* _Exercise description_
Produce a verbatim transcription of the records below, beginning at the line containing "135 | 3.38 |" and ending at the final line; include only those lines.

Dataset items:
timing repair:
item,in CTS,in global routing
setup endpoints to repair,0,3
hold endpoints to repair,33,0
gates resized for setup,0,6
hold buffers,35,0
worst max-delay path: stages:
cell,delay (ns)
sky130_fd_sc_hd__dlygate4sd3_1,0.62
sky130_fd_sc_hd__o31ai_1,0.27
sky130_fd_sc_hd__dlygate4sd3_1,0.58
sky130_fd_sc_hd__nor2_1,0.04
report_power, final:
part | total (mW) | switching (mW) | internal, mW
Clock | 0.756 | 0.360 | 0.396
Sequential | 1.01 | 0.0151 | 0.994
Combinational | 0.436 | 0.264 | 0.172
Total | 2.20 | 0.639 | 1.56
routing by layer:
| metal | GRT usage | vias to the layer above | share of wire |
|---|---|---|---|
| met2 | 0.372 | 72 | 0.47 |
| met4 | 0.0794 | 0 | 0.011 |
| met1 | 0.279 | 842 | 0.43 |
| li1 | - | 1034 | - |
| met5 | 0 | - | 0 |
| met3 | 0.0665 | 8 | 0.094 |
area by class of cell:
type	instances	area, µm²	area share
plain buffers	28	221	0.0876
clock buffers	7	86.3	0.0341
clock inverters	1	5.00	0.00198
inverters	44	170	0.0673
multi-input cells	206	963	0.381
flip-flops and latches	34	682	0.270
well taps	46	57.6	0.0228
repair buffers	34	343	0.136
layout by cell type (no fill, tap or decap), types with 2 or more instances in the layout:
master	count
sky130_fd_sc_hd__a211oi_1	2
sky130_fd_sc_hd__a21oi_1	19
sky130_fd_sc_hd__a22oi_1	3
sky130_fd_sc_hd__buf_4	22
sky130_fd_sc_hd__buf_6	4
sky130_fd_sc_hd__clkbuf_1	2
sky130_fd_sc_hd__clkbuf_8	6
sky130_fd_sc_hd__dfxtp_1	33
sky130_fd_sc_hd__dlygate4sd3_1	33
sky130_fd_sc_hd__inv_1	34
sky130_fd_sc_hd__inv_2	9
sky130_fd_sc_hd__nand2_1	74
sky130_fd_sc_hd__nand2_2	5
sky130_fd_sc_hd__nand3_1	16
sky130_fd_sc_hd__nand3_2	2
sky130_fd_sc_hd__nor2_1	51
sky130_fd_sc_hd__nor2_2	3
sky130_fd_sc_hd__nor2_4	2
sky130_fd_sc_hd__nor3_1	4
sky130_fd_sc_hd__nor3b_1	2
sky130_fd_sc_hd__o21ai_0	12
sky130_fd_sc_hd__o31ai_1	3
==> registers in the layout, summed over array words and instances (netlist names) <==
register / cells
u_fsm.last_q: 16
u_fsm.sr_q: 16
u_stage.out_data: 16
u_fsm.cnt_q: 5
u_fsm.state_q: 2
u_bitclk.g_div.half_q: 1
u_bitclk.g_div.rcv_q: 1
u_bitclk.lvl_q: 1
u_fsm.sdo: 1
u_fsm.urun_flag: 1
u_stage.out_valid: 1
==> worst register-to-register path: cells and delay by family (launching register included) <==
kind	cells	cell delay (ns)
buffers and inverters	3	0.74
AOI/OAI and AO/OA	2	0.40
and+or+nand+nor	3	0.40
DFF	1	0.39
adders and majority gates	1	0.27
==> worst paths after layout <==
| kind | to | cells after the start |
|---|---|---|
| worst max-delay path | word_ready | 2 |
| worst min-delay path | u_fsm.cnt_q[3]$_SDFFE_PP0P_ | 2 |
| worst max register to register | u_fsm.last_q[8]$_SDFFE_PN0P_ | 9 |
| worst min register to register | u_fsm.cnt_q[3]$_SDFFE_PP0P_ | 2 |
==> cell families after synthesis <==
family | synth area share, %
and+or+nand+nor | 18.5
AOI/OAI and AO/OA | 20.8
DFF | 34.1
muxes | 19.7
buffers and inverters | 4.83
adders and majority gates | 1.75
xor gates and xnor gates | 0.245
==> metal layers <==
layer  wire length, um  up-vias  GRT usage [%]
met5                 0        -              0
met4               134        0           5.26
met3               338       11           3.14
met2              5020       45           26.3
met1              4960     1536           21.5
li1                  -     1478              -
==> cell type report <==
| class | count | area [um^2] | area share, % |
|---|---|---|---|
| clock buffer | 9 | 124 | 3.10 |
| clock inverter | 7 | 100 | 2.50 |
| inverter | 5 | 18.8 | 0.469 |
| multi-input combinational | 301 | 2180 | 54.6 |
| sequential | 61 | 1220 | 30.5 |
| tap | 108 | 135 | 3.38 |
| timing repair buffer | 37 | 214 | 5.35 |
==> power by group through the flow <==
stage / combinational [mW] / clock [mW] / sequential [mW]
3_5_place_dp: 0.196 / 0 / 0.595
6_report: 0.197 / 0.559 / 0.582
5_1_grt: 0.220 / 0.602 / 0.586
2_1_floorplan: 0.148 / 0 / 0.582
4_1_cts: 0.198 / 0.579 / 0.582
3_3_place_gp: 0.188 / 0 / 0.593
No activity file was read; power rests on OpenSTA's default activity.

* _Written answer_
| tap | 108 | 135 | 3.38 |
| timing repair buffer | 37 | 214 | 5.35 |
==> power by group through the flow <==
stage / combinational [mW] / clock [mW] / sequential [mW]
3_5_place_dp: 0.196 / 0 / 0.595
6_report: 0.197 / 0.559 / 0.582
5_1_grt: 0.220 / 0.602 / 0.586
2_1_floorplan: 0.148 / 0 / 0.582
4_1_cts: 0.198 / 0.579 / 0.582
3_3_place_gp: 0.188 / 0 / 0.593
No activity file was read; power rests on OpenSTA's default activity.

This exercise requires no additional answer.